Bez niespodzianek zakończyły się ostatnie dwa ćwierćfinały w 2016 LoL KeSPA Cup. Do półfinału zgodnie z przewidywaniami awansowali aktualni mistrzowie świata - SK telecom T1 oraz mistrzowie LCK 2016 Summer - ROX Tigers. Dzięki temu w półfinale turnieju będziemy mieli szansę obejrzeć niezwykle emocjonujące spotkanie, które dla "Tygrysów" będzie szansą rewanżu za półfinał Worldsów 2016.
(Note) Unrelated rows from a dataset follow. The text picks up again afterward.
--- config.mk ---
export PLATFORM = sky130hd
export DESIGN_NAME = ava_alu_flat
export DESIGN_NICKNAME = d
export VERILOG_FILES = /design/src/rtl/ava_alu_pkg.sv /design/src/rtl/ava_alu_if.sv /design/src/rtl/ava_alu_core.sv /design/src/rtl/ava_alu.sv /design/src/flat_wrapper.sv
export SDC_FILE = /design/constraint.sdc
export NUM_CORES = 1
export LEC_CHECK = 0
export CORE_AREA = 2 2 154 111
export DETAILED_ROUTE_END_ITERATION = 16
export DIE_AREA = 0 0 156 113
export GPL_TIMING_DRIVEN = 0
export PLACE_DENSITY_LB_ADDON = 0.05
export SLEW_MARGIN = 30
export SYNTH_ARGS = -nofsm -noshare
export SYNTH_HDL_FRONTEND = slang
export SYNTH_SLANG_ARGS = --single-unit
--- constraint.sdc ---
create_clock -name clk -period 4.4 [get_ports clk]
set_input_delay 0.88 -clock clk [delete_from_list [all_inputs] [get_ports clk]]
set_output_delay 0.88 -clock clk [all_outputs]
set_load 0.02 [all_outputs]
--- src/rtl/ava_alu_pkg.sv ---
// Shared opcodes, register offsets and byte-lane merge helper for the ava_alu peripheral.
// Build option: ALU_SHIFT_EN enables opcodes 6 (SLL) and 7 (SRL).
package ava_alu_pkg;

   typedef logic [3:0] op_t;
   typedef logic [1:0] reg_addr_t;

   localparam op_t OP_ADD = 4'd1;
   localparam op_t OP_SUB = 4'd2;
   localparam op_t OP_AND = 4'd3;
   localparam op_t OP_OR  = 4'd4;
   localparam op_t OP_XOR = 4'd5;
   localparam op_t OP_SLL = 4'd6;
   localparam op_t OP_SRL = 4'd7;

   localparam reg_addr_t REG_A    = 2'd0;
   localparam reg_addr_t REG_B    = 2'd1;
   localparam reg_addr_t REG_CTRL = 2'd2;
   localparam reg_addr_t REG_RES  = 2'd3;

   // Replace only the byte lanes whose enable bit is set.
   function automatic logic [31:0] merge_bytes(input logic [31:0] old_v,
                                               input logic [31:0] new_v,
                                               input logic [3:0]  be);
      logic [31:0] r;
      r = old_v;
      for (int i = 0; i < 4; i++) begin
         if (be[i]) r[i*8 +: 8] = new_v[i*8 +: 8];
      end
      return r;
   endfunction

endpackage

--- src/rtl/ava_alu_if.sv ---
// Avalon-MM slave bus bundle for the ava_alu peripheral.
interface ava_alu_if #(parameter int DATA_W = 32);

   logic                  ava_chipselect;
   logic [1:0]            ava_address;
   logic                  ava_read;
   logic                  ava_write;
   logic [DATA_W-1:0]     ava_readdata;
   logic [DATA_W-1:0]     ava_writedata;
   logic [DATA_W/8-1:0]   ava_byteenable;
   logic                  ava_waitrequest;

   modport slave (
      input  ava_chipselect, ava_address, ava_read, ava_write,
             ava_writedata, ava_byteenable,
      output ava_readdata, ava_waitrequest
   );

   modport master (
      output ava_chipselect, ava_address, ava_read, ava_write,
             ava_writedata, ava_byteenable,
      input  ava_readdata, ava_waitrequest
   );

endinterface

--- src/rtl/ava_alu_core.sv ---
// Combinational ALU datapath: (op, a, b) -> y. Undefined opcodes yield zero.
// Build option: ALU_SHIFT_EN adds SLL/SRL on opcodes 6/7.
module ava_alu_core
   import ava_alu_pkg::*;
#(
   parameter int DATA_W = 32
) (
   input  op_t               op_i,
   input  logic [DATA_W-1:0] a_i,
   input  logic [DATA_W-1:0] b_i,
   output logic [DATA_W-1:0] y_o
);

   always_comb begin
      y_o = '0;
      case (op_i)
         OP_ADD: y_o = a_i + b_i;
         OP_SUB: y_o = a_i - b_i;
         OP_AND: y_o = a_i & b_i;
         OP_OR:  y_o = a_i | b_i;
         OP_XOR: y_o = a_i ^ b_i;
`ifdef ALU_SHIFT_EN
         OP_SLL: y_o = a_i << b_i[4:0];
         OP_SRL: y_o = a_i >> b_i[4:0];
`else
         OP_SLL: y_o = '0;
         OP_SRL: y_o = '0;
`endif
         default: y_o = '0;
      endcase
   end

endmodule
Co do samych spotkań, które mogliśmy wczoraj obejrzeć. Starcie SK telecom T1 z MVP można spokojnie określić meczem bez większej historii. SKT od początku kontrolowało przebieg rozgrywki na obu mapach, a samo spotkanie zakończyło się dosyć szybko. Co prawda MVP starało się przeciwstawić mistrzom, ale ich wysiłki spełzły na niczym. Warto pochwalić po raz kolejny nowego toplanera SKT T1 - Kima "Profita" Jun-hyunga, który ponownie udowodnił, że jest świetnym dodatkiem do zespołu mistrzów świata i można sądzić, że w przyszłym sezonie LCK będziemy mogli go oglądać częściej. Najbardziej interesujący w całym spotkaniu był pick Galio ze strony Fakera w pierwszej grze, który sprawdził się świetnie. Pytanie tylko, czy w przyszłości będziemy mogli go ujrzeć częściej na Summoner's Rift.
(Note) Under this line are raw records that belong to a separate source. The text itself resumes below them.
--- src/rtl/router_pkt_src.sv ---
// Packet source feeding the router: buffers host payload words, then serialises
// header, payload and XOR parity onto the 3-bit bus while honouring busy.
module router_pkt_src #(
    parameter int DEPTH = 16,
    parameter int CW    = 5
) (
    input  logic          clock,
    input  logic          resetn,
    input  logic          pl_wr,
    input  logic [2:0]    pl_data,
    input  logic          send,
    input  logic [1:0]    dest,
    input  logic          busy,
    output logic [2:0]    data_out,
    output logic          pkt_valid,
    output logic          idle,
    output logic          done,
    output logic          err,
    output logic [CW-1:0] count
);

    localparam int AW = (DEPTH > 1) ? $clog2(DEPTH) : 1;

    typedef enum logic [1:0] {
        S_IDLE,
        S_HEADER,
        S_PAYLOAD,
        S_PARITY
    } state_t;

    state_t        state_q, state_d;
    logic [2:0]    data_q, data_d;
    logic [2:0]    parity_q, parity_d;
    logic          pv_q, pv_d;
    logic          done_q, done_d;
    logic          err_q, err_d;
    logic [CW-1:0] count_q, count_d;
    logic [CW-1:0] idx_q, idx_d;
    logic [CW-1:0] idx_inc;
    logic          wr_en;
    logic [2:0]    buf_q [DEPTH];

    always_comb begin
        state_d  = state_q;
        data_d   = data_q;
        parity_d = parity_q;
        pv_d     = pv_q;
        done_d   = 1'b0;
        err_d    = 1'b0;
        count_d  = count_q;
        idx_d    = idx_q;
        idx_inc  = idx_q + CW'(1);
        wr_en    = 1'b0;

        unique case (state_q)
            S_IDLE: begin
                if (pl_wr) begin
                    if (count_q < CW'(DEPTH)) begin
                        wr_en   = 1'b1;
                        count_d = count_q + CW'(1);
                    end else begin
                        err_d = 1'b1;
                    end
                end else if (send) begin
                    if (count_q == '0 || dest == 2'd3) begin
                        err_d = 1'b1;
                    end else begin
                        state_d  = S_HEADER;
                        data_d   = {1'b0, dest};
                        parity_d = {1'b0, dest};
                        pv_d     = 1'b1;
                        idx_d    = '0;
                    end
                end
            end
            S_HEADER: begin
                if (!busy) begin
                    state_d = S_PAYLOAD;
                    data_d  = buf_q[0];
                end
            end
            S_PAYLOAD: begin
                // data_q always holds buf[idx], so it is the word being accepted
                if (!busy) begin
                    parity_d = parity_q ^ data_q;
                    if (idx_inc == count_q) begin
                        state_d = S_PARITY;
                        data_d  = parity_q ^ data_q;
                        pv_d    = 1'b0;
                    end else begin
                        idx_d  = idx_inc;
                        data_d = buf_q[idx_inc[AW-1:0]];
                    end
                end
            end
            S_PARITY: begin
                if (!busy) begin
                    state_d = S_IDLE;
                    count_d = '0;
                    data_d  = '0;
                    pv_d    = 1'b0;
                    done_d  = 1'b1;
                end
            end
            default: state_d = S_IDLE;
        endcase
    end

    always_ff @(posedge clock) begin
        if (resetn) begin
            state_q  <= S_IDLE;
            data_q   <= '0;
            parity_q <= '0;
            pv_q     <= 1'b0;
            done_q   <= 1'b0;
            err_q    <= 1'b0;
            count_q  <= '0;
            idx_q    <= '0;
        end else begin
            state_q  <= state_d;
            data_q   <= data_d;
            parity_q <= parity_d;
            pv_q     <= pv_d;
            done_q   <= done_d;
            err_q    <= err_d;
            count_q  <= count_d;
            idx_q    <= idx_d;
        end
    end

    // Payload storage carries no reset; count alone defines which entries are live.
    always_ff @(posedge clock) begin
        if (wr_en) begin
            buf_q[count_q[AW-1:0]] <= pl_data;
        end
    end

    assign data_out  = data_q;
    assign pkt_valid = pv_q;
    assign done      = done_q;
    assign err       = err_q;
    assign count     = count_q;
    assign idle      = (state_q == S_IDLE);

endmodule

--- config.mk ---
export PLATFORM = sky130hd
export DESIGN_NAME = router_pkt_src
export DESIGN_NICKNAME = d
export VERILOG_FILES = /design/src/rtl/router_pkt_src.sv
export SDC_FILE = /design/constraint.sdc
export NUM_CORES = 1
export LEC_CHECK = 0
export ABC_CLOCK_PERIOD_IN_PS = 2500
export CAP_MARGIN = 10
export CORE_MARGIN = 2
export CORE_UTILIZATION = 55
export DETAILED_ROUTE_END_ITERATION = 10
export GPL_ROUTABILITY_DRIVEN = 0
export PLACE_DENSITY = 0.74
export SLEW_MARGIN = 40
export SYNTH_ARGS = -nofsm -noshare
export SYNTH_HDL_FRONTEND = slang
export SYNTH_SLANG_ARGS = --single-unit
--- constraint.sdc ---
create_clock -name clock -period 2.5 [get_ports clock]
set_input_delay 0.5 -clock clock [delete_from_list [all_inputs] [get_ports clock]]
set_output_delay 0.5 -clock clock [all_outputs]
set_load 0.02 [all_outputs]
* Word-level counts from Yosys, hierarchy flattened
Memories as Yosys holds them, arrays and structs flattened.
Cells that the tools add are included.
** Cells by class
- Shifts and indexed selects :: 0
- Equality and inequality tests :: 15
- Add/sub/neg operators :: 2
- $mul :: 0
- Mux-type cells :: 45
- $lt $le $gt $ge :: 1
- Divide/modulo/power cells :: 0
- Reductions and logical operators :: 14
- Bitwise logic cells :: 3
** Operator list (count)
- 5-bit two-way mux :: 8
- 3-bit two-way mux :: 8
- 5-bit one-hot mux with 2 select lines :: 2
- 2-bit != test, second input constant :: 9
- 1-bit two-way mux :: 16
- 2-bit two-way mux :: 7
- 7-bit AND reduction :: 2
- 3-bit one-hot mux with 4 select lines :: 1
- 6-bit AND reduction :: 2
- 5-bit by 1-bit adder with 5-bit output, second input constant :: 2
- 2-bit one-hot mux with 4 select lines :: 1
- 2-bit equality test, second input constant :: 3
- 3-bit one-hot mux with 2 select lines :: 1
- 5-bit equality test :: 1
- 5-bit logical NOT :: 1
- 5-bit less-than comparator, second input constant :: 1
- 5-bit AND reduction :: 1
- 4-bit AND reduction :: 1
- 2-bit nonzero test :: 2
- 2-bit OR reduction :: 2
- 1-bit one-hot mux with 3 select lines :: 1
- 3-bit nonzero test :: 1
- 3-bit XOR :: 1
- 2-bit by 1-bit equality test with 1-bit output, second input constant :: 1
- other kinds (4) :: 5
** Storage, ports and cells
- Word-level logic and storage cells :: 89
- Latch bits :: 0
- Output and inout port bits :: 12
- RAM bits :: 48
- Bits in registers :: 21
- Input port bits :: 10
- ROM bits :: 0
- Memories :: 1
** Memories
- buf_q :: depth 16, width 3, rd ports 2, clocked after Yosys merged registers in 0, write ports 1, line 41 : logic [2:0] buf_q [DEPTH];

* Longest topological paths before layout
- Depth in word-level cells :: 6
- Mapped depth :: 8
- Gate-level depth less buffers :: 7

* Least setup slack after synthesis
OpenSTA, ideal clock, no wires.
- Kind :: flip-flop to flip-flop
- Start :: register count_q[0], in the netlist count[0]
- End :: register idx_q[1]
- Data arrival time :: 2170 ps
- Buffers on the path :: 1
- Stages on the path, launching flop included :: 9
- Slack :: 213 ps
- Path through :: dfxtp_1 -> clkbuf_1 -> inv_1 -> ha_1 -> nor4b_2 -> o31a_1 -> a211oi_2 -> o22ai_1 -> a32o_1
** On the way
- Word-level cells in the longest chain between the ends :: 4
- Elaborated cells between the ends (all ways) :: 6
- Classes of those cells :: 3 x eq/ne; 3 x reduce/logical
** RTL lines
- start, declared :: line 37 : logic [CW-1:0] count_q, count_d;
- start signal, assigned :: line 126 : count_q <= count_d;
- 5-bit logical NOT :: line 65 : if (count_q == '0 || dest == 2'd3) begin
- 1-bit logical OR :: line 65
- 2-bit != test (no source line)
- 6-bit AND reduction (no source line) *
- end signal, assigned :: line 127 : idx_q <= idx_d;
- end, declared :: line 38 : logic [CW-1:0] idx_q, idx_d;
Every way passes the cells marked *; elsewhere a longest branch is shown, timed or not.
A chain may end at the register's enable or synchronous reset.

* Worst setup path in the final report
- Start :: register idx_q[1]
- End :: register data_q[1], in the netlist data_out[1]
** On the way
- Word-level cells in the longest chain between the ends :: 5
- Elaborated cells between the ends (all ways) :: 6
- Classes of those cells :: 1 x add/sub; 1 x eq/ne; 3 x mux; 1 x memory
** RTL lines
- 5-bit by 1-bit adder with 5-bit output * :: line 52 : idx_inc = idx_q + CW'(1);
- memory read 16 x 3 bit or 5-bit equality test (tied branches)
- 3-bit two-way mux * :: line 86 : if (idx_inc == count_q) begin
- 3-bit two-way mux * :: line 84 : if (!busy) begin
- 3-bit one-hot mux with 4 select lines * :: line 55 : unique case (state_q)
- end signal, assigned :: line 121 : data_q <= data_d;
- end, declared :: line 32 : logic [2:0] data_q, data_d;
Every way passes the cells marked *; elsewhere a longest branch is shown, timed or not. The select of a mux whose other input is x is not followed.

==> results.json <==
{
  "area_delta_synth_final_pct": 17.2,
  "cts_max_level": 3,
  "path_cells": "ha_1 -> buf_4 -> mux4_1 -> mux4_2 -> mux2i_1 -> o22ai_1",
  "fin_nets": 313,
  "path_clk_slew_ns": 0.08,
  "synthTopCellsByArea": "edfxtp_1, dfxtp_1, mux4_1",
  "wl_per_cell_um": 18.4,
  "grt_pass1_vias": 2169,
  "postCtsSetupBuffers": 0,
  "cts_buffers": 9,
  "synth_ff_type": "edfxtp_1",
  "fin_util": 0.664,
  "grt_first_pass_wirelength_um": 11000,
  "max_freq_mhz": 448,
  "setup_ws_ns": 0.268,
  "p_per_area_nw_per_um2": 738,
  "floorplan.rows": 28,
  "irDropWorstVdd_mv": 0.506,
  "coreArea_um2": 5920,
  "startpoint": "idx_q[1]",
  "relSlewSlack": 0.645,
  "grt_max_degree": 17,
  "critPathLaunchType": "register",
  "cts_tree": "done",
  "cts_sinks": 69,
  "synth_edf_count": 48,
  "die_x_um": 82.1,
  "critPathRequiredTime_ns": 2.73,
  "reg2reg_from": "idx_q[1]",
  "synth.top_cells.by_count": "edfxtp_1, nor2_1, dfxtp_1",
  "start_util": 0.566,
  "grt_overflow": 0,
  "outcome": "finished clean",
  "die_y_um": 82.1,
  "drt-total-wl_um": 6870,
  "post-synth-top-count-cell": "edfxtp_1",
  "dp_hpwl_um": 4900,
  "rsz0062_at_grt": "no",
  "fin_crit_sh": 0.893,
  "worst-setup-path-type": "register to register",
  "portBuffers": 21,
  "vias_per_cell": 5.91,
  "r2r_slack_ns": 0.27,
  "fin_crit_ns": 2.23,
  "grtUsageTotal": 0.225,
  "antenna_left": 0,
  "clk_latency_ns": 0.35,
  "fin_hold_ws_ns": 0.488,
  "hold_viol": 0,
  "drc": 0,
  "ff2ff_path_depth": 6,
  "synth_top_area_share": 0.430,
  "cts_root_buf": "clkbuf_8",
  "ys_types": 46,
  "hold_buffers": 0,
  "async_reset_ff_frac": 0,
  "hold_class": "register to register",
  "place_worst_setup_slack_ns": 0.159,
  "yosysSeqAreaShare": 0.555,
  "cts_max_path_buffers": 2,
  "critPathMaxStageDelay_ns": 0.52,
  "maxCapViolCount": 0,
  "drtPass1Iterations": 4,
  "r2r_end": "data_out[1]",
  "slew_viol_final": 0,
  "drive_gt1_frac": 0.140,
  "synth_nets": 279,
  "crit_slowest_cell": "mux4_2",
  "antenna_found_initial": 0,
  "cp_max_fo": 8,
  "syn_area_um2": 3350,
  "drt-initial-drc-count": 212,
  "cp-endpoint": "data_out[1]",
  "tns_ns": 0,
  "dieArea_um2": 6740,
  "yosysWarnings": 0,
  "synth_top_area_cell": "edfxtp_1",
  "crit_arrival_ns": 2.46,
  "pin_count": 22,
  "end_kind": "register",
  "synth-seq-cells": 69,
  "netlist_instances": 260,
  "worst_pin_slew_ns": 0.531,
  "cellLeakagePower_nw": 1.35,
  "vias": 2210,
  "fin_worst_skew_ns": 0.0107,
  "antennaDiodeCount": 0,
  "syn_avg_cell_area_um2": 12.9,
  "setup_violations": 0
}
[layout make-up]
cell class                 count  area (um2)
fill                         436        1990
sequential                    69        1860
tap                           75        93.8
clock inverter                 7        97.6
timing repair buffer          36         323
multi-input combinational    169        1400
inverter                       9        33.8
clock buffer                   9         124
[repair_timing]
item                                    in CTS  in global routing
resized for setup                            0                  2
endpoints found under the hold margin        0                  0
endpoints found under the setup margin       0                  5
[cell usage in the layout (no fill, tap or decap), drive strengths merged, types with 2 or more instances in the layout]
master	n
edfxtp	48
inv	10
clkbuf	9
nor2	26
a311oi	2
o22ai	3
nand3	4
nand4b	2
o2bb2ai	4
ha	9
nor3	10
o21ai	13
o21a	2
xor2	5
clkdlybuf4s50	21
bufinv	2
a221oi	2
mux4	15
a211o	3
mux2i	4
buf	15
dfxtp	21
or3	2
clkinv	3
nand2	19
a32o	2
xnor2	7
a21oi	13
nand2b	3
and2	4
nand4	2
[how the worst min path moves through the flow]
stage / cells after the start / endpoint / startpoint
2_1_floorplan: 2 / state_q[1] / state_q[1]
3_3_place_gp: 2 / pkt_valid / pkt_valid
3_5_place_dp: 2 / pkt_valid / pkt_valid
4_1_cts: 2 / pkt_valid / pkt_valid
5_1_grt: 1 / idx_q[4] / idx_q[4]
6_report: 2 / pkt_valid / pkt_valid
[sequential cells by signal (all words and copies together) (netlist names)]
name	cells
state_q	2
done	1
idx_q	5
buf_q	48
pkt_valid	1
parity_q	3
data_out	3
err	1
count	5
[critical path, delay by kind of cell (launching register included)]
family	cells	cell delay, ns
AO/OA/AOI/OAI	1	0.09
multiplexers	3	1.00
adder cells (fa/ha/maj)	1	0.47
buffers and inverters	1	0.25
flip-flops	1	0.33
[cells by family (layout without fill, tap and decap cells)]
kind of cell               after synthesis  after routing  share of synthesized area
adders and majority gates                9              9                     0.0336
buffers and inverters                   22             61                     0.0302
xor gates and xnor gates                13             13                     0.0403
and+or+nand+nor                         75             75                      0.110
AOI/OAI and AO/OA                       53             53                      0.108
DFF                                     69             69                      0.555
muxes                                   19             19                      0.123
[layer usage]
metal	routed length, um	up-vias	global-route usage	part of all wire
met3	419	10	0.0648	0.061
met1	3070	1067	0.306	0.45
met2	3280	71	0.351	0.48
met5	0	-	0	0
li1	-	1062	-	-
met4	95	0	0.0733	0.014
[where the power goes]
group | switching (mW) | internal, mW
combinational | 0.335 | 0.251
clock | 0.436 | 0.565
sequential | 0.0365 | 1.28
[per-stage QoR]
stage / instance area (um2) / power (mW) / instances
global route: 3930 / 3.02 / 374
floorplan: 3350 / 1.69 / 260
global placement: 3700 / 1.90 / 358
detailed placement: 3700 / 1.91 / 358
CTS: 3920 / 2.91 / 374
finish: 3930 / 2.90 / 374
(Power assumes the default switching activity.)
Dużo ciekawsze było drugie spotkanie, w którym naprzeciw siebie stanęli ROX Tigers i JIN AIR GREENWINGS. "Tygrysy" w całym spotkaniu zdecydowały się na wystawienie drugiego midlanera - Hae "Cry'a" Sung-mina, JIN AIR po raz kolejny zdecydowało się na drugiego AD Carry - Parka "Teddy'ego" Jin-seonga. Pierwsza mapa padła łupem ROX, które od początku kontrolowało rozgrywkę i dosyć łatwo rozprawiło się z rywalami. Drugiej JIN AIR GREENWINGS nie chciało już tak łatwo oddać i dzięki wysiłkom SoHwana, Kuzana i Teddy'ego drugą mapę zapisało na swoje konto. To podrażniło ROX, które na trzeciej mapie po prostu przejechało się po rywalach i w nieco ponad 26 minut zmiotło JIN AIR z Summoner's Rift.

Półfinałowy pojedynek pomiędzy SK telecom T1 a ROX Tigers zostanie rozegrany 18 listopada 2016 roku.